That the tendency of his work should be strongly hostile to the Calixtine or Utraquist cause was, no doubt, inevitable, but Æneas often attacks his enemies in a distinctly unfair manner. Thus he lays great stress on the appearance of the Adamite fanatics in Bohemia, though they had no connection whatever with the Hussite movement, entered Bohemia as strangers, and were almost immediately extirpated by the Hussite general, Žižka.[1] Žižka himself and the Bohemian nobles are described as savages whom Providence permitted to obtain victories to punish the sins of the Christian world. I have already alluded to the repulsive and untruthful description of Žižka’s death. The value of Æneas Sylvius’s book is also lessened by the humanistic manner of the author, who is always endeavouring to imitate the historians of Greece and Rome. He always strives to adorn and enliven his narrative by often quite unauthenticated anecdotes, and he follows the classics in introducing imaginary speeches, which the modern student of Bohemian history knows to be quite out of harmony with the character of the supposed speaker.

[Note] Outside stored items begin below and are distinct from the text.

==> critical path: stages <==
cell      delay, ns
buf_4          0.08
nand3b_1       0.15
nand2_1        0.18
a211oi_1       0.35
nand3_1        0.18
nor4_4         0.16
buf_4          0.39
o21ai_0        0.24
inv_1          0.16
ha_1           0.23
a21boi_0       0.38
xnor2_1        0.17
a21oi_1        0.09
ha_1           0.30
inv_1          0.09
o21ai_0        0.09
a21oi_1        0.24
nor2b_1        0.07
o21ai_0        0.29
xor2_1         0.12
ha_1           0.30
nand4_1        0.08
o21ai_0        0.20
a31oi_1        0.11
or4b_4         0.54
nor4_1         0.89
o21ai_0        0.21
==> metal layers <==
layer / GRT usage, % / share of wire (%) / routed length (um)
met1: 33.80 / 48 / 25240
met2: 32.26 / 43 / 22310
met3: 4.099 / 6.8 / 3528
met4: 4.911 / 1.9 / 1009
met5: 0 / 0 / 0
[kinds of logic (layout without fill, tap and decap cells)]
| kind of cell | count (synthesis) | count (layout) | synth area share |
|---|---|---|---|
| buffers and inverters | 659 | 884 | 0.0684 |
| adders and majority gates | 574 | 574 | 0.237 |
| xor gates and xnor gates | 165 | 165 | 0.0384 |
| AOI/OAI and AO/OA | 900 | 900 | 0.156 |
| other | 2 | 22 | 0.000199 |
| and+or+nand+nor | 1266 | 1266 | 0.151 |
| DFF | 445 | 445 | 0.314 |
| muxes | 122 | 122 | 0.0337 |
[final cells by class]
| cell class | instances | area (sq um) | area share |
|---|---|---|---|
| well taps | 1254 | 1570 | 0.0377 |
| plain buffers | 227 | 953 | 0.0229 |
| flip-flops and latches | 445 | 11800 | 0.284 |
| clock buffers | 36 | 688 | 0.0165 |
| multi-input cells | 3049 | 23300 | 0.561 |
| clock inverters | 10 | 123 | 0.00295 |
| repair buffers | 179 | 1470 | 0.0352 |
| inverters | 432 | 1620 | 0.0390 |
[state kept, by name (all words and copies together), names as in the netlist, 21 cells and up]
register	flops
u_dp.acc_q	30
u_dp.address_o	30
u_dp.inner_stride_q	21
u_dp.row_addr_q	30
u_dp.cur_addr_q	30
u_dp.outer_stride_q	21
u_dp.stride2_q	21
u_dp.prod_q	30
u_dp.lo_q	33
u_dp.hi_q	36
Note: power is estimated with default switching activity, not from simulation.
--- src/sv/gradient_noise_3d_assert.svh ---
// Assertion macros for the gradient noise block.
// Needs clk_i and rst_ni in the scope of each use.
`ifndef GRADIENT_NOISE_3D_ASSERT_SVH
`define GRADIENT_NOISE_3D_ASSERT_SVH

// Check an implication on every clock edge outside reset.
`define GN3D_ASSERT_IMP(lbl, pre, post, msg) \
  lbl: assert property (@(posedge clk_i) disable iff (!rst_ni) (pre) |-> (post)) \
    else $error(msg);

// Check an implication in the cycle after its condition.
`define GN3D_ASSERT_NEXT(lbl, pre, post, msg) \
  lbl: assert property (@(posedge clk_i) disable iff (!rst_ni) (pre) |=> (post)) \
    else $error(msg);

`endif

--- src/sv/gn3d_pkg.sv ---
// Shared constants, types and the gradient function of the gradient noise block.
// No dependencies.
package gn3d_pkg;

  localparam int TABLE_DEPTH = 4096;
  localparam int FRAC_BITS   = 16;
  localparam int ADDR_W      = $clog2(TABLE_DEPTH);
  localparam int HASH_W      = 11;
  localparam int COORD_W     = 32;
  localparam int OUT_W       = 18;
  localparam int M_W         = FRAC_BITS + 5;
  localparam int S_W         = M_W + 8;
  localparam int SH_R        = (FRAC_BITS > 16) ? FRAC_BITS - 16 : 0;
  localparam int SH_L        = (FRAC_BITS < 16) ? 16 - FRAC_BITS : 0;
  localparam int OUT_MIN     = -131072;
  localparam int OUT_MAX     = 131071;

  localparam logic FUNC_LOAD = 1'b0;
  localparam logic FUNC_EVAL = 1'b1;

  typedef enum logic [1:0] {
    ST_IDLE,
    ST_HASH,
    ST_BLEND,
    ST_OUT
  } state_e;

  typedef struct packed {
    logic              en;
    logic [ADDR_W-1:0] addr;
    logic [HASH_W-1:0] data;
  } ram_wr_t;

  typedef logic [3:0] hash_t;

  function automatic logic signed [M_W-1:0] grad(
    input hash_t                 h,
    input logic signed [M_W-1:0] x,
    input logic signed [M_W-1:0] y,
    input logic signed [M_W-1:0] z
  );
    logic signed [M_W-1:0] u;
    logic signed [M_W-1:0] v;
    u = (h < 4'd8) ? x : y;
    if (h < 4'd4) begin
      v = y;
    end else if (h inside {4'd12, 4'd14}) begin
      v = x;
    end else begin
      v = z;
    end
    return (h[0] ? -u : u) + (h[1] ? -v : v);
  endfunction

endpackage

The period of the German reformation again shows a slight revival of interest in the Hussite movement, which, after the “compacts” and the restoration of King Sigismund, had for a time attracted but little attention. Founding their view on Luther’s words, the early German Church reformers glorified the Hussites, whom they considered as their predecessors. The German writers of this time, however, attributed all the success which the Bohemians for a time obtained to the extreme Táborite fanatics, and quite ignored the merits of the conservative Hussite party—consisting mainly of the lords sub-Utraque and the citizens of the old town of Prague—which, under more favourable circumstances, would, perhaps, have established a national church and a national kingdom in Bohemia. We find the same tendency also in the work of Zacharias Theobaldus, entitled Hussitenkrieg, which belongs to

  1. See my Master John Hus, pp. 360–361.